Source:
https://scmp.com/article/19120/when-all-roads-lead-raffles

When all roads lead to Raffles

THE DUKE OF PUDDLE DOCK: In the Footsteps of Stamford Raffles By Nigel Barley (Penguin, $118) IF the English are to be branded eccentrics, then there is proof here that the characteristic can be handed down a couple of centuries and survive intact.

The subject of this whimsical book was one of the colonial brand; Sir Stamford Raffles, founder of Singapore and London Zoo, ruler of Java, discoverer of the world's largest parasitic flower (a metre wide, it smells of rotten carrion), dreamer of a greater empire from one hopeless, fly-bitten settlement to another along the Indonesian coast.

Wherever he set foot, in the employ of the East India Company at the time of Dutch supremacy in the Spice Islands, there were schemes to hatch, Dutch or French noses to tweak and local inhabitants to be shown the error of their ways.

The rewards for all this were thin: a knighthood, yes, and recognition for some enthusiastic scientific field work, but he was also sacked as Governor of Java and met an early death at the age of 44 in London in 1826.

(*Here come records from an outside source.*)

==> src/sv/hctb_pkg.sv <==
// Shared types and constants for the Huffman code table builder.
// Holds command codes, datapath operations and the control/status structs.
// No dependencies.
package hctb_pkg;

	localparam int FUNC_W  = 2;
	localparam int SYM_W   = 8;
	localparam int FREQ_W  = 64;
	localparam int CODE_W  = 64;
	localparam int CLEN_W  = 7;
	localparam int LEN_W   = 8;

	localparam logic [FUNC_W-1:0] FUNC_WRITE = 2'd0;
	localparam logic [FUNC_W-1:0] FUNC_BUILD = 2'd1;
	localparam logic [FUNC_W-1:0] FUNC_READ  = 2'd2;

	typedef enum logic [4:0] {
		OP_NONE,
		OP_WR_FREQ,
		OP_INIT_START,
		OP_INIT,
		OP_MERGE_START,
		OP_SCAN,
		OP_WR_FIRST,
		OP_WR_SECOND,
		OP_WR_NEW,
		OP_WALK_START,
		OP_WALK_USE,
		OP_WALK_STORE,
		OP_OUT
	} dp_op_t;

	typedef struct packed {
		logic   capture;
		dp_op_t op;
	} dp_cmd_t;

	typedef struct packed {
		logic cnt_last;
		logic scan_last;
		logic merge_last;
		logic walk_root;
	} dp_stat_t;

endpackage

==> src/sv/hctb_ctrl.sv <==
// Controller of the Huffman code table builder: command sequencing for
// write, build and read, and the output valid flag. Depends on hctb_pkg.
module hctb_ctrl (
	input  logic                        clk,
	input  logic                        arst_n,
	input  logic                        in_valid,
	input  logic [hctb_pkg::FUNC_W-1:0] in_func,
	output logic                        in_ready,
	output logic                        out_valid,
	input  logic                        out_ready,
	output hctb_pkg::dp_cmd_t           cmd,
	input  hctb_pkg::dp_stat_t          stat
);
	import hctb_pkg::*;

	typedef enum logic [3:0] {
		ST_IDLE, ST_RD, ST_DELIVER, ST_INIT, ST_MSTART, ST_SCAN, ST_FLUSH,
		ST_WRF, ST_WRS, ST_WRN, ST_WSTART, ST_WRD, ST_WUSE, ST_WSTORE
	} state_t;

	state_t state_q;
	logic   valid_q;
	logic   accept, out_free;

	assign in_ready  = state_q == ST_IDLE;
	assign accept    = in_valid && in_ready;
	assign out_free  = !valid_q || out_ready;
	assign out_valid = valid_q;

	always_comb begin
		cmd.capture = accept;
		cmd.op      = OP_NONE;
		case (state_q)
			ST_IDLE: begin
				if (accept && in_func == FUNC_WRITE) begin
					cmd.op = OP_WR_FREQ;
				end else if (accept && in_func == FUNC_BUILD) begin
					cmd.op = OP_INIT_START;
				end
			end
			ST_DELIVER: cmd.op = out_free ? OP_OUT : OP_NONE;
			ST_INIT:    cmd.op = OP_INIT;
			ST_MSTART:  cmd.op = OP_MERGE_START;
			ST_SCAN:    cmd.op = OP_SCAN;
			ST_WRF:     cmd.op = OP_WR_FIRST;
			ST_WRS:     cmd.op = OP_WR_SECOND;
			ST_WRN:     cmd.op = OP_WR_NEW;
			ST_WSTART:  cmd.op = OP_WALK_START;
			ST_WUSE:    cmd.op = OP_WALK_USE;
			ST_WSTORE:  cmd.op = OP_WALK_STORE;
			default:    cmd.op = OP_NONE;
		endcase
	end

	always_ff @(posedge clk or negedge arst_n) begin
		if (!arst_n) begin
			state_q <= ST_IDLE;
			valid_q <= 1'b0;
		end else begin
			if (valid_q && out_ready) begin
				valid_q <= 1'b0;
			end
			case (state_q)
				ST_IDLE: begin
					if (accept && in_func == FUNC_BUILD) begin
						state_q <= ST_INIT;
					end else if (accept && in_func == FUNC_READ) begin
						state_q <= ST_RD;
					end
				end
				ST_RD: state_q <= ST_DELIVER;
				ST_DELIVER: begin
					if (out_free) begin
						valid_q <= 1'b1;
						state_q <= ST_IDLE;
					end
				end
				ST_INIT:   if (stat.cnt_last) state_q <= ST_MSTART;
				ST_MSTART: state_q <= ST_SCAN;
				ST_SCAN:   if (stat.scan_last) state_q <= ST_FLUSH;
				ST_FLUSH:  state_q <= ST_WRF;
				ST_WRF:    state_q <= ST_WRS;
				ST_WRS:    state_q <= ST_WRN;
				ST_WRN:    state_q <= stat.merge_last ? ST_WSTART : ST_MSTART;
				ST_WSTART: state_q <= ST_WRD;
				ST_WRD:    state_q <= ST_WUSE;
				ST_WUSE:   state_q <= stat.walk_root ? ST_WSTORE : ST_WRD;
				ST_WSTORE: state_q <= stat.cnt_last ? ST_IDLE : ST_WSTART;
				default:   state_q <= ST_IDLE;
			endcase
		end
	end

endmodule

Two hundred years later another Englishman, Nigel Barley, has been on his trail, following as the secondary title of The Duke of Puddle Dock suggests, in the footsteps of the great man.

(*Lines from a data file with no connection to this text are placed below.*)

File: src/design/lodg_pkg.sv
// Shared types, codes, constants and helpers of the log-odds occupancy grid.
package lodg_pkg;

   // Default grid extent (cells per row, rows).
   localparam int MAX_WIDTH_DEF  = 256;
   localparam int MAX_HEIGHT_DEF = 256;

   // Entries in the command queue between front and back (power of two).
   localparam int QUEUE_DEPTH = 4;

   // Field widths
   localparam int SIZE_W     = 9;
   localparam int INC_W      = 14;
   localparam int VAL_W      = 16;
   localparam int CSR_IDX_W  = 2;
   localparam int CSR_DATA_W = 16;

   // Operation codes on req_op
   localparam logic [1:0] OP_OCCUPIED = 2'd0;
   localparam logic [1:0] OP_FREE     = 2'd1;
   localparam logic [1:0] OP_QUERY    = 2'd2;

   // Cell class codes on rsp_cell_class
   localparam logic [1:0] CLASS_FREE     = 2'd0;
   localparam logic [1:0] CLASS_OCCUPIED = 2'd1;
   localparam logic [1:0] CLASS_UNKNOWN  = 2'd2;

   // Register indexes on the csr port
   localparam logic [CSR_IDX_W-1:0] CSR_MAP_WIDTH  = 2'd0;
   localparam logic [CSR_IDX_W-1:0] CSR_MAP_HEIGHT = 2'd1;
   localparam logic [CSR_IDX_W-1:0] CSR_OCC_INC    = 2'd2;
   localparam logic [CSR_IDX_W-1:0] CSR_FREE_INC   = 2'd3;

   // Register reset values
   localparam logic [SIZE_W-1:0]        MAP_WIDTH_RESET  = 9'd256;
   localparam logic [SIZE_W-1:0]        MAP_HEIGHT_RESET = 9'd256;
   localparam logic signed [INC_W-1:0]  OCC_INC_RESET    = 14'sd562;
   localparam logic signed [INC_W-1:0]  FREE_INC_RESET   = -14'sd104;

   // Occupied hits only accumulate while the cell is below 50.0 in Q8.8.
   localparam logic signed [VAL_W-1:0] OCC_LIMIT = 16'sd12800;

   // What the back end does to the cell
   typedef enum logic [1:0] {
      KIND_NONE,
      KIND_OCC,
      KIND_FREE
   } kind_type;

   // Classified command travelling through the queue (address rides beside it)
   typedef struct packed {
      logic     in_map;
      kind_type kind;
   } cmd_type;

   // Configuration register file
   typedef struct packed {
      logic [SIZE_W-1:0]       map_width;
      logic [SIZE_W-1:0]       map_height;
      logic signed [INC_W-1:0] occ_inc;
      logic signed [INC_W-1:0] free_inc;
   } cfg_type;

   // Queue fill status
   typedef struct packed {
      logic full;
      logic empty;
   } queue_status_type;

   // Saturating add of a 14-bit increment onto a 16-bit cell value
   function automatic logic signed [VAL_W-1:0] sat_add(
      input logic signed [VAL_W-1:0] a,
      input logic signed [INC_W-1:0] b
   );
      logic [VAL_W:0] s;
      s = {a[VAL_W-1], a} + {{(VAL_W+1-INC_W){b[INC_W-1]}}, b};
      if (s[VAL_W] != s[VAL_W-1]) begin
         return s[VAL_W] ? {1'b1, {(VAL_W-1){1'b0}}} : {1'b0, {(VAL_W-1){1'b1}}};
      end
      return s[VAL_W-1:0];
   endfunction

   // Class of a cell value: negative free, positive occupied, zero unknown
   function automatic logic [1:0] cell_class_of(input logic signed [VAL_W-1:0] v);
      logic [1:0] c;
      if (v > 0) begin
         c = CLASS_OCCUPIED;
      end else if (v < 0) begin
         c = CLASS_FREE;
      end else begin
         c = CLASS_UNKNOWN;
      end
      return c;
   endfunction

endpackage

File: src/design/lodg_front.sv
// Front end: takes request transfers, bounds-checks them and queues a command.
module lodg_front #(
   parameter int MAX_WIDTH  = lodg_pkg::MAX_WIDTH_DEF,
   parameter int MAX_HEIGHT = lodg_pkg::MAX_HEIGHT_DEF,
   parameter int ADDR_W     = $clog2(MAX_WIDTH * MAX_HEIGHT)
) (
   input  logic                      req_valid,
   output logic                      req_stall,
   input  logic [1:0]                req_op,
   input  logic [7:0]                req_cell_x,
   input  logic [7:0]                req_cell_y,
   input  lodg_pkg::cfg_type         cfg,
   input  lodg_pkg::queue_status_type q_status,
   input  logic                      clear_busy,
   output logic                      push,
   output lodg_pkg::cmd_type         push_cmd,
   output logic [ADDR_W-1:0]         push_addr
);

   logic in_x;
   logic in_y;

   // Hold off while the grid is being cleared or the queue has no room
   assign req_stall = clear_busy | q_status.full;
   assign push      = req_valid & ~req_stall;

   // Effective size is the smaller of the register and the grid extent
   assign in_x = (int'(req_cell_x) < int'(cfg.map_width)) && (int'(req_cell_x) < MAX_WIDTH);
   assign in_y = (int'(req_cell_y) < int'(cfg.map_height)) && (int'(req_cell_y) < MAX_HEIGHT);

   // Classify the operation; out-of-map cells are never touched
   always_comb begin
      push_cmd.in_map = in_x & in_y;
      case (req_op)
         lodg_pkg::OP_OCCUPIED: push_cmd.kind = lodg_pkg::KIND_OCC;
         lodg_pkg::OP_FREE:     push_cmd.kind = lodg_pkg::KIND_FREE;
         default:               push_cmd.kind = lodg_pkg::KIND_NONE;
      endcase
      if (!(in_x & in_y)) begin
         push_cmd.kind = lodg_pkg::KIND_NONE;
      end
   end

   // Row-major cell address
   assign push_addr = ADDR_W'(int'(req_cell_y) * MAX_WIDTH + int'(req_cell_x));

endmodule

File: config.mk
export PLATFORM = sky130hd
export DESIGN_NAME = lodg_front
export DESIGN_NICKNAME = d
export VERILOG_FILES = /design/src/design/lodg_pkg.sv /design/src/design/lodg_front.sv
export SDC_FILE = /design/constraint.sdc
export NUM_CORES = 1
export LEC_CHECK = 0
export BUFFER_PORTS_ARGS = -buffer_cell sky130_fd_sc_hd__buf_2
export CORE_MARGIN = 2
export CORE_UTILIZATION = 31
export DETAILED_ROUTE_END_ITERATION = 10
export PLACE_DENSITY = 0.9
export SLEW_MARGIN = 20
export SYNTH_ARGS = -nofsm -noshare
export SYNTH_HDL_FRONTEND = slang
export SYNTH_SLANG_ARGS = --single-unit
File: constraint.sdc
create_clock -name vclk -period 3.3
set_input_delay 0.495 -clock vclk [all_inputs]
set_output_delay 0.495 -clock vclk [all_outputs]
set_load 0.02 [all_outputs]
# Word-level counts from Yosys, hierarchy flattened
# Index checks and enable logic that the tools add are counted.
# Widths: inputs -> output; s select.
[op_classes] addsub=1 magnitude_cmp=2 eq_ne=1 mux=2 n_bitwise=4 n_reduce_logical=1
[ops] op="$lt 8x9->1" count=2
[ops] op="$add 16x8->16" count=1
[ops] op="$pmux 2 s2" count=1
[ops] op="$and 1x1->1" count=2
[ops] op="$eq 2x1->1 const B" count=1
[ops] op="$logic_not 2->1" count=1
[ops] op="$mux 2" count=1
[ops] op="$not 1->1" count=1
[ops] op="$or 1x1->1" count=1
[totals] reg_bits=0 input_bits=68 elab_cells=11

# Depth between registers and ports, before layout
[logic_depth] word_depth=3 mapped_depth=7

# Least setup slack after synthesis
# Ideal clock, no wire load.
[synth_timing] path_type="input to output" from="input cfg[35] (netlist name)" to="output push_cmd[0] (netlist name)" arrival_ps=1873 required_ps=2805 setup_slack_ps=932 path_stages=6 n_path_buf=0 cell_sequence="inv_1 ha_1 and4b_1 nand4_1 nand2_1 nor4_1"
[synth_lines] item="from (decl)" line_no="lodg_front.sv:12" source="input lodg_pkg::cfg_type cfg,"
[synth_lines] item="to (decl)" line_no="lodg_front.sv:16" source="output lodg_pkg::cmd_type push_cmd,"

==> impl_metrics.ini <==
[timing]
fin_crit_sh = 0.722
rsz0062_at_grt = false
setup_viol = 0
finalHoldViolations = 0
slew_violations = 0
fin_tns_setup_ps = 0
max_freq_mhz = 420
relSlewSlack = 0.796
tightest_slew_ps = 304
final.min_clock_period_ps = 2380

[logic_synthesis]
synth.distinct_cells = 18
yosys_warnings = 0
syn-cell-area_um2 = 519
syn_inst = 74
syn_nets = 156
syn_area_per_cell_um2 = 7.02
seq_area_frac_synth = 0

[cells_and_area]
multi_input_area_um2 = 343
layout_commonest_cell = buf_2
mostFrequentLayoutCells = buf_2, inv_1, ha_1
seqCellArea_um2 = 0
n_fill_cell = 167
diodes = 0
nets = 202
nClkBuffers = 0
drive_above_1_share = 0.525
final_area_um2 = 719
areaGrowthSynthToFinish_pct = 38.6
numSequentialCells = 0

[place]
port_buffers = 60
hpwl_mm = 1.24
placed_cell_area_um2 = 719
place.gp.congestion = 0.709

[pwr]
p_sw_frac = 0.546
clkPwrFrac = 0
power_switching_w = 0.0000541
internal_power_w = 0.0000450
worst_ir_drop_vdd_uv = 63.3
power_density_nw_per_um2 = 138
power_frac_seq = 0
power_frac_comb = 1.000
power.static_leakage_nw = 0.488

[clock_tree]
hold_buffers = 0
postCtsResizedCells = 0
cts_setup_buffers = 0

[grt]
grt_pass1_wl_mm = 2.01
grt_util_all_layers = 0.125
antenna_found_initial = 0
grt_max_degree = 4
grt_overflow = 0
grt_pass1_vias = 581

[setup_path]
endpoint_kind = output pin
crit_slowest_cell = ha_1
path_class = input pin to output pin
required_ps = 2800
crit_chain = buf_2, ha_1, a21oi_1, a21oi_1, nor2_1, o21ai_1, nor4_1, buf_2
worst-path-max-fanout = 3
worstSetupStartpointType = input pin
crit_arrival_ps = 1890
cp_slowest_stage_delay_ps = 320

[floorplanning]
ios = 89
core_um2 = 1540
start_util = 0.337
dieArea_um2 = 2020
die_height_um = 44.9
die_w_um = 44.9
rows = 14

[hold_path]
hp-class = input pin to output pin

[routing]
drc = 0
drtAntennaViolNets = 0
vias_per_cell = 4.78
drt_iter0_markers = 2
wl_mm = 1.26
vias = 640
firstDrtPassIters = 2
wl_per_cell_um = 9.37

[status]
outcome = finished, final reports clean

[job]
drv_cap = 0
[worst paths after layout]
path | from | endpoint | slack [ps] | cells after the start
max | req_cell_x[7] | push_cmd[0] | 920 | 8
min | req_cell_y[7] | push_addr[15] | 1230 | 2
[cell usage after synthesis]
master | count | share of area
a21o_1 | 1 | 0.014
a21oi_1 | 6 | 0.058
a31oi_1 | 1 | 0.012
and2_0 | 1 | 0.012
and4b_1 | 1 | 0.019
buf_4 | 16 | 0.23
ha_1 | 14 | 0.34
inv_1 | 15 | 0.11
nand2_1 | 3 | 0.022
nand3_1 | 2 | 0.019
nand4_1 | 1 | 0.012
nand4b_1 | 1 | 0.017
nor2_1 | 3 | 0.022
nor2b_1 | 2 | 0.024
nor4_1 | 1 | 0.012
nor4b_2 | 1 | 0.029
o21ai_1 | 4 | 0.039
or2_2 | 1 | 0.012
[metrics by stage]
| stage | util | setup slack (ps) | cells | hold WS [ps] | power, W |
|---|---|---|---|---|---|
| after floorplan | - | 932 | 74 | 1040 | 0.0000677 |
| final | 0.467 | 919 | 134 | 1230 | 0.0000991 |
| after global placement | 0.467 | 961 | 134 | 1220 | 0.0000953 |
| after CTS | 0.467 | 896 | 134 | 1230 | 0.000101 |
| after detailed placement | 0.467 | 907 | 134 | 1230 | 0.000100 |
| after global routing | 0.467 | 739 | 134 | 1230 | 0.000113 |
[critical path: cells and delay by family]
| family | cells | cell delay, ps |
|---|---|---|
| and+or+nand+nor | 2 | 340 |
| adders and majority gates | 1 | 320 |
| AOI/OAI and AO/OA | 3 | 400 |
| buffers and inverters | 2 | 320 |
[layer usage]
| metal | vias to the layer above | track usage | wire, um |
|---|---|---|---|
| met5 | - | 0 | 0 |
| met4 | 0 | 0 | 0 |
| met3 | 0 | 0.0160 | 168 |
| met2 | 40 | 0.291 | 694 |
| met1 | 280 | 0.113 | 393 |
| li1 | 320 | - | - |
[cell families after synthesis]
group                    after synthesis  share of synthesized area
AO/OA/AOI/OAI                         12                      0.123
AND/OR/NAND/NOR                       17                      0.200
buffers and inverters                 31                      0.340
adder cells (fa/ha/maj)               14                      0.337
[cell type report]
| class | count | area share |
|---|---|---|
| well taps | 16 | 0.0278 |
| multi-input cells | 43 | 0.477 |
| repair buffers | 60 | 0.417 |
| inverters | 15 | 0.0783 |
[power by group through the flow]
stage          Clock (W)  Sequential (W)  Combinational, W
6_report               0               0         0.0000991
5_1_grt                0               0          0.000113
4_1_cts                0               0          0.000101
3_5_place_dp           0               0          0.000100
3_3_place_gp           0               0         0.0000953
2_1_floorplan          0               0         0.0000677
(Power assumes the default switching activity.)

While that in itself may not appear an eccentric thing to do, Mr Barley's way of doing it must have kept the British reputation intact, at least in the eyes of many of the people he met along the way.

Mr Barley comes well-qualified for the task. Anthropologist and British museum employee, he has written on Indonesia before and speaks Indonesian, a skill which stood him in good stead as he wandered from Penang to Malacca, on to Jakarta and Yogyakarta, to Bengkulu on the Sumatran coast, over to the island of Nias, to Singapore of course, and finally back to London to close the story of Raffles' life.

He intersperses his own history lessons with short passages from the few books written about Raffles, the surviving memoirs of the man himself and Mr Barley's own impressions of the places he inhabited.

It is here that he goes a little awry. The danger with this kind of book is that the author can come off second best and, frankly, Mr Barley's experiences of mucking in with a Balinese football team and lodging with a bunch of builders from Lombok pale somewhat when compared with tales of battles, intrigue and exploration in the Indonesia of the 1800s.

And what, you wonder, did some of his hosts make of this obsession with a man long dead and largely forgotten in many of the spots he visited? For all that, Nigel Barley appears a self-effacing man and that comes over in his writing.

The Duke of Puddle Dock (the title comes from an aunt's jibes at Raffles' social pretensions) makes a charming addition to the chronicles of British eccentricities in the East, old and new.